Odd that. It was a Clyde boat that had the chainplate ripped out. But I'm sure that there's no connection.
 
I would love to learn more about this, which boat, or if you have forgotten the name just the class would do?

I can't remember the boat or its owner's name, MG335 in 1987/8. I've a feeling it was an ex-Kip demo boat and it was at about the same time as some of the Clyde Sigmas were replacing the standard backstay systems and giving David Thomas and if I recall correctly, the class association, sleepless nights.
 
I can't remember the boat or its owner's name, MG335 in 1987/8. I've a feeling it was an ex-Kip demo boat and it was at about the same time as some of the Clyde Sigmas were replacing the standard backstay systems and giving David Thomas and if I recall correctly, the class association, sleepless nights.

In one of Tom Cunliffe's earlier books he touches on rig tension. He relays the story of an owner who noticed his shrouds flapping when hard on the wind. He tensioned them, noticed the same on the other tack, tensioned them too.

In Tom's words, IIRC "Whereupon his garboard opened up like a flashers zip!"

Wise words........................
 
Maybe the trick, assuming, of course, a standard masthead rig, is to wind up half the slack on one side then do the other one.

I always know when a rigger has overtightened my rigging - the toilet door bolt won't go in its hole :eek:
 
So you know about LOLER?

No, nothing at all beyond what it stands for. At the risk of becoming boringly repetetive, I will reiterate that there is no statutory requirement, in the circumstances described by the OP, for a crane to be utilised to raise a person up a mast so LOLER has as much significance in this instance as the Display Screen Equipment regs: none whatsoever. Incidentally, do you suggest that the vast majority of riggers who do ascend masts on the vessels own systems are breaking the law?
 
Last edited:
I can't remember the boat or its owner's name, MG335 in 1987/8. I've a feeling it was an ex-Kip demo boat and it was at about the same time as some of the Clyde Sigmas were replacing the standard backstay systems and giving David Thomas and if I recall correctly, the class association, sleepless nights.

Should not be too hard to follow up though quite a while ago, not that many 335sin CYCA list.
In 87/88 there were about 40 Sigma 33s racing in the Scottish Series including ourselves, great fun at the first windward mark, can not recall any back stay issues at the time, plenty of power in the standard set up though we did not use ours much.
 
Odd that. It was a Clyde boat that had the chainplate ripped out. But I'm sure that there's no connection.

Yes, it is odd, now that you recall the boat, that its chain plates ripped out. As this was not common I suspect the oddness was from the people who were doing it.

I think we need to understand that the mast is set up on shore, then tuned at sea. Even the Selden Manual discusses tuning at sea. I know for a fact that when the rigger detects something, the boat is not brought back to the pontoon to make adjustments, they are done at sea.
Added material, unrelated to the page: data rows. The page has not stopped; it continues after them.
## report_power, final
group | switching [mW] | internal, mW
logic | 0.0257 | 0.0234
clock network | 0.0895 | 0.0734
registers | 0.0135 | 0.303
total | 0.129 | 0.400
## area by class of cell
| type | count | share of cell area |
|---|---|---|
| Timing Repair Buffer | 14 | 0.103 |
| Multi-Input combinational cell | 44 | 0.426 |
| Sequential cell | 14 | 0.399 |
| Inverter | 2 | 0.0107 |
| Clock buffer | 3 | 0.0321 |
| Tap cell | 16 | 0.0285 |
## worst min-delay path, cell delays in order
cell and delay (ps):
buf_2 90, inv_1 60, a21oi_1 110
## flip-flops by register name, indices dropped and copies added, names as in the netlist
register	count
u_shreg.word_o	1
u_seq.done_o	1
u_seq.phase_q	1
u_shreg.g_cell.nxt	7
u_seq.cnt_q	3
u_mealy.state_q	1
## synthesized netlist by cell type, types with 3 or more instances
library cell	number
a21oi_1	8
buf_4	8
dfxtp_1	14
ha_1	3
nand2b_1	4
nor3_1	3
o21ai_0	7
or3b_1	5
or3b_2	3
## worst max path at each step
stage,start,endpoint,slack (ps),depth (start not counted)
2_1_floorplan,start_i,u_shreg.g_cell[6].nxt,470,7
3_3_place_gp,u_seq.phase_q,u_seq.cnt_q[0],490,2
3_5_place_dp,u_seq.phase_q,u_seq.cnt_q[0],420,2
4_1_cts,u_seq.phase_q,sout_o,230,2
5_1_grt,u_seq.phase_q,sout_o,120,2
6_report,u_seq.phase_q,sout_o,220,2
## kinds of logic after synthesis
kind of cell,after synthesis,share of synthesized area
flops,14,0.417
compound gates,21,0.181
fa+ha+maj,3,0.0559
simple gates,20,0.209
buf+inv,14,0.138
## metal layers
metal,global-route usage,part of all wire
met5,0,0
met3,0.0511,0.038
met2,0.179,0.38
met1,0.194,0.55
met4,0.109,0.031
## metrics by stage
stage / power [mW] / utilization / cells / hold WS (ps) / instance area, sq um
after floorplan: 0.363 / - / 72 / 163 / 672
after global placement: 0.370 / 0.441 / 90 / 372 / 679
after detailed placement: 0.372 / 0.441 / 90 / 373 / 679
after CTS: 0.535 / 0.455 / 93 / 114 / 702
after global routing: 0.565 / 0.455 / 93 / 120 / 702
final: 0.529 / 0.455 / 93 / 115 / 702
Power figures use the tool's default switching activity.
**src/rtl/tsq_pkg.sv**
```systemverilog
package tsq_pkg;

    typedef enum logic [1:0] {
        CPU_LOAD  = 2'd0,
        CPU_STORE = 2'd1,
        CPU_SWAP  = 2'd2
    } cpu_op_e;

    typedef enum logic [1:0] {
        MEM_READ  = 2'd0,
        MEM_WRITE = 2'd1,
        MEM_SWAP  = 2'd2
    } mem_op_e;

    typedef enum logic [1:0] {
        MP_IDLE = 2'd0,
        MP_REQ  = 2'd1,
        MP_RSP  = 2'd2
    } mport_e;

endpackage

```
**src/rtl/tsq_fwd_pick.sv**
```systemverilog
// Picks the youngest matching entry; index 0 is the oldest, N-1 the youngest.
module tsq_fwd_pick #(
    parameter int N  = 8,
    parameter int DW = 32
) (
    input  logic [N-1:0]  match_i,
    input  logic [DW-1:0] data_i [N],
    output logic          hit_o,
    output logic [DW-1:0] data_o
);

    always_comb begin
        data_o = '0;
        for (int i = 0; i < N; i++) begin
            if (match_i[i]) begin
                data_o = data_i[i];
            end
        end
    end

    assign hit_o = |match_i;

endmodule

```
**src/rtl/tsq_fifo.sv**
```systemverilog
module tsq_fifo #(
    parameter int DEPTH = 8,
    parameter int AW    = 16,
    parameter int DW    = 32
) (
    input  logic          clk,
    input  logic          rst_n,
    input  logic          push_i,
    input  logic [AW-1:0] push_addr_i,
    input  logic [DW-1:0] push_data_i,
    input  logic          push_swap_i,
    input  logic          pop_i,
    input  logic [AW-1:0] lk_addr_i,
    output logic          lk_hit_o,
    output logic [DW-1:0] lk_data_o,
    output logic          empty_o,
    output logic          full_o,
    output logic [AW-1:0] head_addr_o,
    output logic [DW-1:0] head_data_o,
    output logic          head_swap_o
);

    localparam int PW = (DEPTH > 1) ? $clog2(DEPTH) : 1;
    localparam int CW = $clog2(DEPTH + 1);

    typedef struct packed {
        logic [PW-1:0] head;
        logic [PW-1:0] tail;
        logic [CW-1:0] cnt;
    } ptr_t;

    ptr_t ptr_d, ptr_q;

    logic [AW-1:0] slot_addr_q [DEPTH];
    logic [DW-1:0] slot_data_q [DEPTH];
    logic          slot_swap_q [DEPTH];

    function automatic logic [PW-1:0] wrap_inc(input logic [PW-1:0] p);
        return (p == PW'(DEPTH - 1)) ? '0 : p + 1'b1;
    endfunction

    always_comb begin
        ptr_d = ptr_q;
        if (push_i) begin
            ptr_d.tail = wrap_inc(ptr_q.tail);
        end
        if (pop_i) begin
            ptr_d.head = wrap_inc(ptr_q.head);
        end
        case ({push_i, pop_i})
            2'b10:   ptr_d.cnt = ptr_q.cnt + 1'b1;
            2'b01:   ptr_d.cnt = ptr_q.cnt - 1'b1;
            default: ptr_d.cnt = ptr_q.cnt;
        endcase
    end

    always_ff @(posedge clk) begin
        if (!rst_n) begin
            ptr_q <= '0;
        end else begin
            ptr_q <= ptr_d;
        end
    end

    always_ff @(posedge clk) begin
        if (push_i) begin
            slot_addr_q[ptr_q.tail] <= push_addr_i;
            slot_data_q[ptr_q.tail] <= push_data_i;
            slot_swap_q[ptr_q.tail] <= push_swap_i;
        end
    end

    // Present the slots in age order (0 = oldest) for the forwarding search.
    logic [DEPTH-1:0] age_hit;
    logic [DW-1:0]    age_data [DEPTH];

    for (genvar g = 0; g < DEPTH; g++) begin : g_age
        logic [PW:0]   sum;
        logic [PW-1:0] idx;
        assign sum = {1'b0, ptr_q.head} + (PW+1)'(g);
        assign idx = (sum >= (PW+1)'(DEPTH)) ? PW'(sum - (PW+1)'(DEPTH)) : PW'(sum);
        assign age_hit[g]  = (CW'(g) < ptr_q.cnt) && !slot_swap_q[idx]
                             && (slot_addr_q[idx] == lk_addr_i);
        assign age_data[g] = slot_data_q[idx];
    end

    tsq_fwd_pick #(
        .N  (DEPTH),
        .DW (DW)
    ) pick_i (
        .match_i (age_hit),
        .data_i  (age_data),
        .hit_o   (lk_hit_o),
        .data_o  (lk_data_o)
    );

    assign empty_o     = (ptr_q.cnt == '0);
    assign full_o      = (ptr_q.cnt == CW'(DEPTH));
    assign head_addr_o = slot_addr_q[ptr_q.head];
    assign head_data_o = slot_data_q[ptr_q.head];
    assign head_swap_o = slot_swap_q[ptr_q.head];

    assert_no_overflow_R2: assert property (@(posedge clk) disable iff (!rst_n)
        push_i |-> (ptr_q.cnt != CW'(DEPTH)));

    assert_no_underflow_R3: assert property (@(posedge clk) disable iff (!rst_n)
        pop_i |-> (ptr_q.cnt != '0));

    assert_count_bound_R2: assert property (@(posedge clk) disable iff (!rst_n)
        ptr_q.cnt <= CW'(DEPTH));

endmodule

```
**src/rtl/tsq_ctrl.sv**
```systemverilog
module tsq_ctrl
    import tsq_pkg::*;
#(
    parameter int AW = 16,
    parameter int DW = 32
) (
    input  logic          clk,
    input  logic          rst_n,
    input  logic          cpu_req_valid_i,
    output logic          cpu_req_ready_o,
    input  logic [1:0]    cpu_req_op_i,
    input  logic [AW-1:0] cpu_req_addr_i,
    input  logic [DW-1:0] cpu_req_wdata_i,
    output logic          cpu_rsp_valid_o,
    output logic [DW-1:0] cpu_rsp_data_o,
    output logic          push_o,
    output logic          push_swap_o,
    output logic          pop_o,
    input  logic          lk_hit_i,
    input  logic [DW-1:0] lk_data_i,
    input  logic          empty_i,
    input  logic          full_i,
    input  logic [AW-1:0] head_addr_i,
    input  logic [DW-1:0] head_data_i,
    input  logic          head_swap_i,
    output logic          mem_req_valid_o,
    input  logic          mem_req_ready_i,
    output logic [1:0]    mem_req_op_o,
    output logic [AW-1:0] mem_req_addr_o,
    output logic [DW-1:0] mem_req_wdata_o,
    input  logic          mem_rsp_valid_i,
    input  logic [DW-1:0] mem_rsp_data_i
);

    typedef struct packed {
        mport_e        mp;
        logic          from_load;
        mem_op_e       mop;
        logic [AW-1:0] maddr;
        logic [DW-1:0] mdata;
        logic          ld_pend;
        logic [AW-1:0] ld_addr;
        logic          sw_pend;
        logic          rsp_v;
        logic [DW-1:0] rsp_d;
    } ctl_t;

    ctl_t ctl_d, ctl_q;

    logic blocked;
    logic op_load, op_store, op_swap;
    logic accept;

    assign blocked  = ctl_q.ld_pend | ctl_q.sw_pend;
    assign op_load  = (cpu_req_op_i == CPU_LOAD);
    assign op_store = (cpu_req_op_i == CPU_STORE);
    assign op_swap  = (cpu_req_op_i == CPU_SWAP);

    assign cpu_req_ready_o = !blocked && (op_load || ((op_store || op_swap) && !full_i));
    assign accept          = cpu_req_valid_i && cpu_req_ready_o;

    assign push_o      = accept && (op_store || op_swap);
    assign push_swap_o = op_swap;

    always_comb begin
        ctl_d       = ctl_q;
        ctl_d.rsp_v = 1'b0;
        pop_o       = 1'b0;

        // processor side
        if (accept && op_swap) begin
            ctl_d.sw_pend = 1'b1;
        end
        if (accept && op_load) begin
            if (lk_hit_i) begin
                ctl_d.rsp_v = 1'b1;
                ctl_d.rsp_d = lk_data_i;
            end else begin
                ctl_d.ld_pend = 1'b1;
                ctl_d.ld_addr = cpu_req_addr_i;
            end
        end

        // memory side: queued entries first, a missing load only on an empty queue
        case (ctl_q.mp)
            MP_IDLE: begin
                if (!empty_i) begin
                    ctl_d.mp        = MP_REQ;
                    ctl_d.from_load = 1'b0;
                    ctl_d.mop       = head_swap_i ? MEM_SWAP : MEM_WRITE;
                    ctl_d.maddr     = head_addr_i;
                    ctl_d.mdata     = head_data_i;
                end else if (ctl_q.ld_pend) begin
                    ctl_d.mp        = MP_REQ;
                    ctl_d.from_load = 1'b1;
                    ctl_d.mop       = MEM_READ;
                    ctl_d.maddr     = ctl_q.ld_addr;
                    ctl_d.mdata     = '0;
                end
            end
            MP_REQ: begin
                if (mem_req_ready_i) begin
                    ctl_d.mp = MP_RSP;
                end
            end
            MP_RSP: begin
                if (mem_rsp_valid_i) begin
                    ctl_d.mp = MP_IDLE;
                    if (ctl_q.from_load) begin
                        ctl_d.ld_pend = 1'b0;
                        ctl_d.rsp_v   = 1'b1;
                        ctl_d.rsp_d   = mem_rsp_data_i;
                    end else begin
                        pop_o = 1'b1;
                        if (ctl_q.mop == MEM_SWAP) begin
                            ctl_d.sw_pend = 1'b0;
                            ctl_d.rsp_v   = 1'b1;
                            ctl_d.rsp_d   = mem_rsp_data_i;
                        end
                    end
                end
            end
            default: ctl_d.mp = MP_IDLE;
        endcase
    end

    always_ff @(posedge clk) begin
        if (!rst_n) begin
            ctl_q <= '0;
        end else begin
            ctl_q <= ctl_d;
        end
    end

    assign mem_req_valid_o = (ctl_q.mp == MP_REQ);
    assign mem_req_op_o    = ctl_q.mop;
    assign mem_req_addr_o  = ctl_q.maddr;
    assign mem_req_wdata_o = ctl_q.mdata;
    assign cpu_rsp_valid_o = ctl_q.rsp_v;
    assign cpu_rsp_data_o  = ctl_q.rsp_d;

    assert_req_stable_R8: assert property (@(posedge clk) disable iff (!rst_n)
        (mem_req_valid_o && !mem_req_ready_i) |=>
            (mem_req_valid_o && $stable(mem_req_op_o) && $stable(mem_req_addr_o)
             && $stable(mem_req_wdata_o)));

    assert_one_outstanding_R8: assert property (@(posedge clk) disable iff (!rst_n)
        (mem_req_valid_o && mem_req_ready_i) |=> !mem_req_valid_o);

    assert_blocked_R6: assert property (@(posedge clk) disable iff (!rst_n)
        blocked |-> !cpu_req_ready_o);

    assert_read_after_drain_R5: assert property (@(posedge clk) disable iff (!rst_n)
        (mem_req_valid_o && mem_req_op_o == MEM_READ) |-> empty_i);

    assert_full_backpressure_R2: assert property (@(posedge clk) disable iff (!rst_n)
        (full_i && !op_load) |-> !cpu_req_ready_o);

    assert_hit_answer_R4: assert property (@(posedge clk) disable iff (!rst_n)
        (accept && op_load && lk_hit_i) |=> cpu_rsp_valid_o);

endmodule

```
**src/rtl/tso_store_queue.sv**
```systemverilog
module tso_store_queue #(
    parameter int DEPTH = 8,
    parameter int AW    = 16,
    parameter int DW    = 32
) (
    input  logic          clk,
    input  logic          rst_n,
    input  logic          cpu_req_valid,
    output logic          cpu_req_ready,
    input  logic [1:0]    cpu_req_op,
    input  logic [AW-1:0] cpu_req_addr,
    input  logic [DW-1:0] cpu_req_wdata,
    output logic          cpu_rsp_valid,
    output logic [DW-1:0] cpu_rsp_data,
    output logic          mem_req_valid,
    input  logic          mem_req_ready,
    output logic [1:0]    mem_req_op,
    output logic [AW-1:0] mem_req_addr,
    output logic [DW-1:0] mem_req_wdata,
    input  logic          mem_rsp_valid,
    input  logic [DW-1:0] mem_rsp_data
);

    logic          push, push_swap, pop;
    logic          lk_hit;
    logic [DW-1:0] lk_data;
    logic          q_empty, q_full;
    logic [AW-1:0] head_addr;
    logic [DW-1:0] head_data;
    logic          head_swap;

    tsq_fifo #(
        .DEPTH (DEPTH),
        .AW    (AW),
        .DW    (DW)
    ) fifo_i (
        .clk         (clk),
        .rst_n       (rst_n),
        .push_i      (push),
        .push_addr_i (cpu_req_addr),
        .push_data_i (cpu_req_wdata),
        .push_swap_i (push_swap),
        .pop_i       (pop),
        .lk_addr_i   (cpu_req_addr),
        .lk_hit_o    (lk_hit),
        .lk_data_o   (lk_data),
        .empty_o     (q_empty),
        .full_o      (q_full),
        .head_addr_o (head_addr),
        .head_data_o (head_data),
        .head_swap_o (head_swap)
    );

    tsq_ctrl #(
        .AW (AW),
        .DW (DW)
    ) ctrl_i (
        .clk             (clk),
        .rst_n           (rst_n),
        .cpu_req_valid_i (cpu_req_valid),
        .cpu_req_ready_o (cpu_req_ready),
        .cpu_req_op_i    (cpu_req_op),
        .cpu_req_addr_i  (cpu_req_addr),
        .cpu_req_wdata_i (cpu_req_wdata),
        .cpu_rsp_valid_o (cpu_rsp_valid),
        .cpu_rsp_data_o  (cpu_rsp_data),
        .push_o          (push),
        .push_swap_o     (push_swap),
        .pop_o           (pop),
        .lk_hit_i        (lk_hit),
        .lk_data_i       (lk_data),
        .empty_i         (q_empty),
        .full_i          (q_full),
        .head_addr_i     (head_addr),
        .head_data_i     (head_data),
        .head_swap_i     (head_swap),
        .mem_req_valid_o (mem_req_valid),
        .mem_req_ready_i (mem_req_ready),
        .mem_req_op_o    (mem_req_op),
        .mem_req_addr_o  (mem_req_addr),
        .mem_req_wdata_o (mem_req_wdata),
        .mem_rsp_valid_i (mem_rsp_valid),
        .mem_rsp_data_i  (mem_rsp_data)
    );

endmodule

```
Perhaps in your example, they did not know what they were doing.
 
Should not be too hard to follow up though quite a while ago, not that many 335sin CYCA list.
In 87/88 there were about 40 Sigma 33s racing in the Scottish Series including ourselves, great fun at the first windward mark, can not recall any back stay issues at the time, plenty of power in the standard set up though we did not use ours much.

In which case, you probably know the then lowly solicitor who defended the builder!